Is It True that Alternative Energy Is Too Expensive?


Many people assume that alternative energy is simply too expensive, and not competitive with oil and other conventional means of energy.

While some alternative writers allege that the big oil companies have artificially increased alternative energy prices by buying up promising alternative energy technologies - for example supposedly helping to kill first-generation electric cars by buying up promising battery patents so they couldn't be used in electric models - we don't even need to go down that rabbit hole.

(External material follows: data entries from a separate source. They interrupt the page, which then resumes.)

--- src/logic/sasm_pkg.sv ---
package sasm_pkg;

  // ----------------------------------------------------------------------
  // Register map
  // ----------------------------------------------------------------------
  localparam int         SASM_ADDR_W     = 6;
  localparam logic [5:0] SASM_OFF_CTRL   = 6'h00;
  localparam logic [5:0] SASM_OFF_TXSTAT = 6'h04;
  localparam logic [5:0] SASM_OFF_RXSTAT = 6'h08;
  localparam logic [5:0] SASM_OFF_CONFIG = 6'h0C;
  localparam logic [5:0] SASM_OFF_TXF0   = 6'h10;
  localparam logic [5:0] SASM_OFF_TXF1   = 6'h14;
  localparam logic [5:0] SASM_OFF_RXF0   = 6'h18;
  localparam logic [5:0] SASM_OFF_RXF1   = 6'h1C;

  // ----------------------------------------------------------------------
  // Field positions and reset values
  // ----------------------------------------------------------------------
  localparam int          SASM_CTRL_TXEN   = 0;
  localparam int          SASM_CTRL_RXEN   = 1;
  localparam int          SASM_CTRL_EN     = 2;
  localparam int          SASM_STAT_ERR    = 0;
  localparam int          SASM_STAT_F0     = 1;
  localparam int          SASM_STAT_F1     = 2;
  localparam int          SASM_CFG_WIDTH   = 0;
  localparam int          SASM_CFG_PERIOD  = 8;
  localparam int          SASM_CFG_TXSPLIT = 12;
  localparam int          SASM_CFG_RXSPLIT = 13;
  localparam int          SASM_CFG_TXIRQ   = 16;
  localparam int          SASM_CFG_RXIRQ   = 17;
  localparam int          SASM_CFG_TXCLR   = 24;
  localparam int          SASM_CFG_RXCLR   = 25;
  localparam logic [2:0]  SASM_CTRL_RST    = 3'h0;
  localparam logic [31:0] SASM_CFG_RST     = 32'h0000_0110;
  localparam logic [31:0] SASM_CFG_MASK    = 32'h0003_333F;
  localparam logic [5:0]  SASM_MIN_BITS    = 6'h08;
  localparam logic [1:0]  SASM_RESP_OKAY   = 2'h0;
  localparam logic [1:0]  SASM_RESP_DECERR = 2'h3;

  // ----------------------------------------------------------------------
  // Helpers
  // ----------------------------------------------------------------------
  function automatic logic [6:0] sasm_period(input logic [1:0] code);
    return 7'(({5'h00, code} + 7'h01) << 4);
  endfunction : sasm_period

  function automatic logic [2:0] sasm_bytes(input logic [5:0] bits);
    return 3'((bits + 6'h07) >> 3);
  endfunction : sasm_bytes

  function automatic logic [5:0] sasm_fit_width(input logic [5:0] bits,
                                                input logic [1:0] code);
    logic [5:0] half;
    half = 6'(sasm_period(code) >> 1);
    if (bits < SASM_MIN_BITS) return SASM_MIN_BITS;
    else if (bits > half) return half;
    else return bits;
  endfunction : sasm_fit_width

endpackage : sasm_pkg

--- src/logic/sasm_stereo_master.sv ---
// Summary of operation
// - One width and word-select period serve both channels and both directions.
// - Samples move through FIFOs as bytes, most significant byte first.
// - Fewest whole bytes per sample; padding ignored on send, zero on receive.
// - Single-stream mode interleaves left then right in one FIFO.
// - Two-stream mode puts left in FIFO 0 and right in FIFO 1.
// - Two level DMA requests per direction; the second only in two-stream mode.
// - A high request means at least one more byte may move on that FIFO.
// - Disabled transmitter sends zeros; disabled receiver discards every bit.
// - Transmit and receive enable changes take effect only at a word-select frame boundary.
// - Transmit underflow is flagged, then zeros are sent until restart.
// - Receive overflow is flagged and capture stops.
// - Control register: block enable bit 2, receive bit 1, transmit bit 0.
// - Transmit status: right room bit 2, first room bit 1, underflow bit 0.
// - Receive status: right data bit 2, first data bit 1, overflow bit 0.
// - Error bits latch on their event, stay set, and clear when read.
// - Each direction has an interrupt output enabled by software.
// - Logic runs at twice the serial clock; serial clock has equal phases.
// - Word select and serial data change on the serial clock falling edge.
module sasm_stereo_master
  import sasm_pkg::*;
#(
  parameter int FIFO_DEPTH = 4
) (
  // Clock and reset
  input  wire logic                   aclk,
  input  wire logic                   aresetn,
  // Register bus write
  input  wire logic [SASM_ADDR_W-1:0] s_axi_awaddr,
  input  wire logic                   s_axi_awvalid,
  output logic                        s_axi_awready,
  input  wire logic [31:0]            s_axi_wdata,
  input  wire logic [3:0]             s_axi_wstrb,
  input  wire logic                   s_axi_wvalid,
  output logic                        s_axi_wready,
  output logic [1:0]                  s_axi_bresp,
  output logic                        s_axi_bvalid,
  input  wire logic                   s_axi_bready,
  // Register bus read
  input  wire logic [SASM_ADDR_W-1:0] s_axi_araddr,
  input  wire logic                   s_axi_arvalid,
  output logic                        s_axi_arready,
  output logic [31:0]                 s_axi_rdata,
  output logic [1:0]                  s_axi_rresp,
  output logic                        s_axi_rvalid,
  input  wire logic                   s_axi_rready,
  // Serial link
  output logic                        sck,
  output logic                        ws,
  output logic                        sdo,
  input  wire logic                   sdi,
  // DMA requests and interrupts
  output logic                        tx_first_fifo_request,
  output logic                        tx_right_fifo_request,
  output logic                        rx_first_fifo_request,
  output logic                        rx_right_fifo_request,
  output logic                        tx_interrupt,
  output logic                        rx_interrupt
);

  localparam int CW = $clog2(FIFO_DEPTH+1);
  localparam logic [7:0] DEPTH8 = 8'(FIFO_DEPTH);

  // A whole 32-bit sample must fit, so receive admission never stalls mid-sample.
  if (FIFO_DEPTH < 4 || FIFO_DEPTH > 128) begin : g_bad_depth
    $error("FIFO_DEPTH must lie between 4 and 128.");
  end

  typedef struct packed {
    logic [5:0]  aw_addr;
    logic        aw_have;
    logic [31:0] w_data;
    logic [3:0]  w_strb;
    logic        w_have;
    logic        bvalid;
    logic [1:0]  bresp;
    logic        rvalid;
    logic [31:0] rdata;
    logic [1:0]  rresp;
    logic [2:0]  ctrl;
    logic [31:0] cfg;
    logic        tx_err;
    logic        rx_err;
    logic        sck;
    logic        ws;
    logic        sdo;
    logic [5:0]  bitcnt;
    logic        tx_active;
    logic        tx_dead;
    logic [31:0] tx_stage;
    logic        tx_have;
    logic [2:0]  tx_got;
    logic        tx_load_right;
    logic [31:0] tx_sr;
    logic [5:0]  tx_left;
    logic        rx_active;
    logic        rx_dead;
    logic        rx_cap;
    logic        rx_right;
    logic [31:0] rx_sr;
    logic [5:0]  rx_cnt;
    logic [31:0] rx_out;
    logic [2:0]  rx_out_left;
    logic        rx_out_right;
  } sasm_state_t;

  sasm_state_t st;
  sasm_state_t next_st;

  // Index 0/1: transmit first/right, index 2/3: receive first/right.
  logic [3:0]          f_push;
  logic [3:0]          f_pop;
  logic [3:0]          f_clr;
  logic [3:0]          f_room;
  logic [3:0]          f_data;
  logic [3:0][7:0]     f_wdata;
  logic [3:0][7:0]     f_rdata;
  logic [3:0][CW-1:0]  f_level;

  logic [6:0]          period;
  logic [5:0]          half;
  logic [5:0]          width;
  logic [2:0]          nbytes;
  logic [5:0]          next_bitcnt;
  logic                next_ws;
  logic [5:0]          next_pos;
  logic [5:0]          cur_pos;
  logic                ev_under;
  logic                ev_over;
  logic [1:0]          tx_src;
  logic [1:0]          rx_dst;
  logic [1:0]          rx_unl;

  function automatic logic reg_hit(input logic [5:0] a);
    return a[5] == 1'b0 && a[1:0] == 2'h0;
  endfunction : reg_hit

  function automatic logic [5:0] slot_pos(input logic [5:0] cnt, input logic [5:0] h);
    return (cnt >= h) ? cnt - h : cnt;
  endfunction : slot_pos

  // ----------------------------------------------------------------------
  // Byte FIFOs
  // ----------------------------------------------------------------------
  for (genvar i = 0; i < 4; i++) begin : g_fifo
    sasm_byte_fifo #(.DEPTH(FIFO_DEPTH)) u_fifo (
      .aclk      (aclk),
      .aresetn   (aresetn),
      .clear     (f_clr[i]),
      .push      (f_push[i]),
      .push_data (f_wdata[i]),
      .has_room  (f_room[i]),
      .pop       (f_pop[i]),
      .pop_data  (f_rdata[i]),
      .has_data  (f_data[i]),
      .level     (f_level[i])
    );
  end

  // ----------------------------------------------------------------------
  // Shared timing and outputs
  // ----------------------------------------------------------------------
  assign period      = sasm_period(st.cfg[SASM_CFG_PERIOD +: 2]);
  assign half        = 6'(period >> 1);
  assign width       = st.cfg[SASM_CFG_WIDTH +: 6];
  assign nbytes      = sasm_bytes(width);
  assign next_bitcnt = (st.bitcnt >= 6'(period - 7'h01)) ? 6'h00 : st.bitcnt + 6'h01;
  assign next_ws     = next_bitcnt >= half;
  assign next_pos    = slot_pos(next_bitcnt, half);
  assign cur_pos     = slot_pos(st.bitcnt, half);
  assign tx_src      = {1'b0, st.cfg[SASM_CFG_TXSPLIT] & st.tx_load_right};
  assign rx_dst      = {1'b1, st.cfg[SASM_CFG_RXSPLIT] & st.rx_right};
  assign rx_unl      = {1'b1, st.rx_out_right};

  assign s_axi_awready = !st.aw_have && !st.bvalid;
  assign s_axi_wready  = !st.w_have && !st.bvalid;
  assign s_axi_bvalid  = st.bvalid;
  assign s_axi_bresp   = st.bresp;
  assign s_axi_arready = !st.rvalid;
  assign s_axi_rvalid  = st.rvalid;
  assign s_axi_rdata   = st.rdata;
  assign s_axi_rresp   = st.rresp;
  assign sck           = st.sck;
  assign ws            = st.ws;
  assign sdo           = st.sdo;

  assign tx_first_fifo_request = f_room[0];
  assign tx_right_fifo_request = st.cfg[SASM_CFG_TXSPLIT] & f_room[1];
  assign rx_first_fifo_request = f_data[2];
  assign rx_right_fifo_request = st.cfg[SASM_CFG_RXSPLIT] & f_data[3];
  assign tx_interrupt          = st.tx_err & st.cfg[SASM_CFG_TXIRQ];
  assign rx_interrupt          = st.rx_err & st.cfg[SASM_CFG_RXIRQ];

  // ----------------------------------------------------------------------
  // Next state
  // ----------------------------------------------------------------------
  always_comb begin
    next_st  = st;
    f_push   = '0;
    f_pop    = '0;
    f_clr    = '0;
    f_wdata  = '0;
    ev_under = 1'b0;
    ev_over  = 1'b0;
    // Register writes: address and data may arrive in either order.
    if (s_axi_awvalid && s_axi_awready) begin
      next_st.aw_addr = s_axi_awaddr;
      next_st.aw_have = 1'b1;
    end
    if (s_axi_wvalid && s_axi_wready) begin
      next_st.w_data = s_axi_wdata;
      next_st.w_strb = s_axi_wstrb;
      next_st.w_have = 1'b1;
    end
    if (st.bvalid && s_axi_bready) begin
      next_st.bvalid = 1'b0;
    end
    if (st.aw_have && st.w_have) begin
      next_st.aw_have = 1'b0;
      next_st.w_have  = 1'b0;
      next_st.bvalid  = 1'b1;
      next_st.bresp   = reg_hit(st.aw_addr) ? SASM_RESP_OKAY : SASM_RESP_DECERR;
      if ({st.aw_addr[5:2], 2'h0} == SASM_OFF_CTRL && st.w_strb[0]) begin
        next_st.ctrl = st.w_data[2:0];
      end
      if ({st.aw_addr[5:2], 2'h0} == SASM_OFF_CONFIG) begin
        for (int b = 0; b < 4; b++) begin
          if (st.w_strb[b]) next_st.cfg[8*b +: 8] = st.w_data[8*b +: 8] & SASM_CFG_MASK[8*b +: 8];
        end
        next_st.cfg[SASM_CFG_WIDTH +: 6] = sasm_fit_width(next_st.cfg[SASM_CFG_WIDTH +: 6],
                                                          next_st.cfg[SASM_CFG_PERIOD +: 2]);
        f_clr[1:0] = {2{st.w_strb[3] & st.w_data[SASM_CFG_TXCLR]}};
        f_clr[3:2] = {2{st.w_strb[3] & st.w_data[SASM_CFG_RXCLR]}};
      end
      for (int i = 0; i < 2; i++) begin
        if ({st.aw_addr[5:2], 2'h0} == (SASM_OFF_TXF0 + 6'(4 * i))) begin
          f_push[i]  = st.w_strb[0];
          f_wdata[i] = st.w_data[7:0];
        end
      end
    end
    // Register reads.
    if (st.rvalid && s_axi_rready) begin
      next_st.rvalid = 1'b0;
    end
    if (s_axi_arvalid && s_axi_arready) begin
      next_st.rvalid = 1'b1;
      next_st.rdata  = '0;
      next_st.rresp  = reg_hit(s_axi_araddr) ? SASM_RESP_OKAY : SASM_RESP_DECERR;
      case ({s_axi_araddr[5:2], 2'h0})
        SASM_OFF_CTRL:   next_st.rdata[2:0] = st.ctrl;
        SASM_OFF_TXSTAT: begin
          next_st.rdata[2:0] = {f_room[1], f_room[0], st.tx_err};
          next_st.tx_err     = 1'b0;
        end
        SASM_OFF_RXSTAT: begin
          next_st.rdata[2:0] = {f_data[3], f_data[2], st.rx_err};
          next_st.rx_err     = 1'b0;
        end
        SASM_OFF_CONFIG: next_st.rdata = st.cfg;
        SASM_OFF_RXF0:   begin
          next_st.rdata[7:0] = f_rdata[2];
          f_pop[2]           = 1'b1;
        end
        SASM_OFF_RXF1:   begin
          next_st.rdata[7:0] = f_rdata[3];
          f_pop[3]           = 1'b1;
        end
        default:         next_st.rdata = '0;
      endcase
    end
    // Transmit loader gathers the next sample ahead of its slot.
    if (!(st.ctrl[SASM_CTRL_EN] && st.ctrl[SASM_CTRL_TXEN]) && !st.tx_active) begin
      next_st.tx_have       = 1'b0;
      next_st.tx_got        = 3'h0;
      next_st.tx_load_right = 1'b0;
    end else if (!st.tx_have && f_data[tx_src]) begin
      f_pop[tx_src]    = 1'b1;
      next_st.tx_stage = {st.tx_stage[23:0], f_rdata[tx_src]};
      if (st.tx_got + 3'h1 == nbytes) begin
        next_st.tx_have       = 1'b1;
        next_st.tx_got        = 3'h0;
        next_st.tx_load_right = !st.tx_load_right;
      end else begin
        next_st.tx_got = st.tx_got + 3'h1;
      end
    end
    // Receive unloader writes a finished sample out byte by byte.
    if (st.rx_out_left != 3'h0) begin
      f_push[rx_unl]      = 1'b1;
      f_wdata[rx_unl]     = st.rx_out[31:24];
      next_st.rx_out      = st.rx_out << 8;
      next_st.rx_out_left = st.rx_out_left - 3'h1;
    end
    // Serial engine: one system cycle per serial clock phase.
    if (!st.ctrl[SASM_CTRL_EN]) begin
      next_st.sck       = 1'b0;
      next_st.ws        = 1'b0;
      next_st.sdo       = 1'b0;
      next_st.bitcnt    = 6'(period - 7'h01);
      next_st.tx_active = 1'b0;
      next_st.rx_active = 1'b0;
      next_st.tx_dead   = 1'b0;
      next_st.rx_dead   = 1'b0;
      next_st.tx_left   = 6'h00;
      next_st.rx_cnt    = 6'h00;
    end else if (st.sck) begin
      next_st.sck    = 1'b0;
      next_st.bitcnt = next_bitcnt;
      next_st.ws     = next_ws;
      if (next_bitcnt == 6'h00) begin
        next_st.tx_active = st.ctrl[SASM_CTRL_TXEN];
        next_st.rx_active = st.ctrl[SASM_CTRL_RXEN];
        if (!st.ctrl[SASM_CTRL_TXEN]) next_st.tx_dead = 1'b0;
        if (!st.ctrl[SASM_CTRL_RXEN]) next_st.rx_dead = 1'b0;
      end
      if (next_pos == 6'h01) begin
        next_st.tx_left = 6'h00;
        if (next_st.tx_active && !st.tx_dead) begin
          if (st.tx_have) begin
            next_st.tx_sr   = st.tx_stage << (6'h20 - {nbytes, 3'h0});
            next_st.tx_left = width;
            next_st.tx_have = 1'b0;
          end else begin
            ev_under        = 1'b1;
            next_st.tx_dead = 1'b1;
          end
        end
      end else if (st.tx_left != 6'h00) begin
        next_st.tx_sr   = st.tx_sr << 1;
        next_st.tx_left = st.tx_left - 6'h01;
      end
      next_st.sdo = (next_st.tx_left != 6'h00) && next_st.tx_sr[31];
    end else begin
      next_st.sck = 1'b1;
      if (cur_pos == 6'h01) begin
        next_st.rx_cap   = st.rx_active && !st.rx_dead;
        next_st.rx_right = st.ws;
        next_st.rx_sr    = {31'h0, sdi};
        next_st.rx_cnt   = 6'h01;
      end else if (st.rx_cnt != 6'h00 && st.rx_cnt < width) begin
        next_st.rx_sr  = {st.rx_sr[30:0], sdi};
        next_st.rx_cnt = st.rx_cnt + 6'h01;
        if (next_st.rx_cnt == width && st.rx_cap && !st.rx_dead) begin
          if (8'(f_level[rx_dst]) + 8'(nbytes) > DEPTH8) begin
            ev_over         = 1'b1;
            next_st.rx_dead = 1'b1;
            next_st.rx_cap  = 1'b0;
          end else begin
            next_st.rx_out       = next_st.rx_sr << (6'h20 - width);
            next_st.rx_out_left  = nbytes;
            next_st.rx_out_right = rx_dst[0];
          end
        end
      end
    end
    // A new event wins over a clearing read in the same cycle.
    if (ev_under) next_st.tx_err = 1'b1;
    if (ev_over) next_st.rx_err = 1'b1;
  end

  always_ff @(posedge aclk) begin
    if (!aresetn) begin
      st      <= '0;
      st.ctrl <= SASM_CTRL_RST;
      st.cfg  <= SASM_CFG_RST;
    end else begin
      st <= next_st;
    end
  end
endmodule : sasm_stereo_master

Specifically, a 2008 report for Congress by the Congressional Research Service entitled "Renewable Energy R&D Funding History: A Comparison with Funding for Nuclear Energy, Fossil Energy, and Energy Efficiency R&D" notes:

Over the 30-year period from the Department of Energy's inception at the beginning of fiscal Year (FY) 1978 through FY2007, federal spending for renewable energy R&D amounted to about 16% of the energy R&D total, compared with 15% for energy efficiency, 25% for fossil, and 41% for nuclear. For the 60-year period from 1948 through 2007, nearly 11% went to renewables, compared with 9% for efficiency, 25% for fossil, and 54% for nuclear.
In other words, renewable energy research and development received a small fraction of the R&D funding for nuclear and fossil fuels. This has skewed the market, making conventional energy sources cheaper and alternative sources more expensive.

In addition, when the externalities of environmental, military and terrorism costs are taken into account, conventional energy production is much more expensive than most people realize.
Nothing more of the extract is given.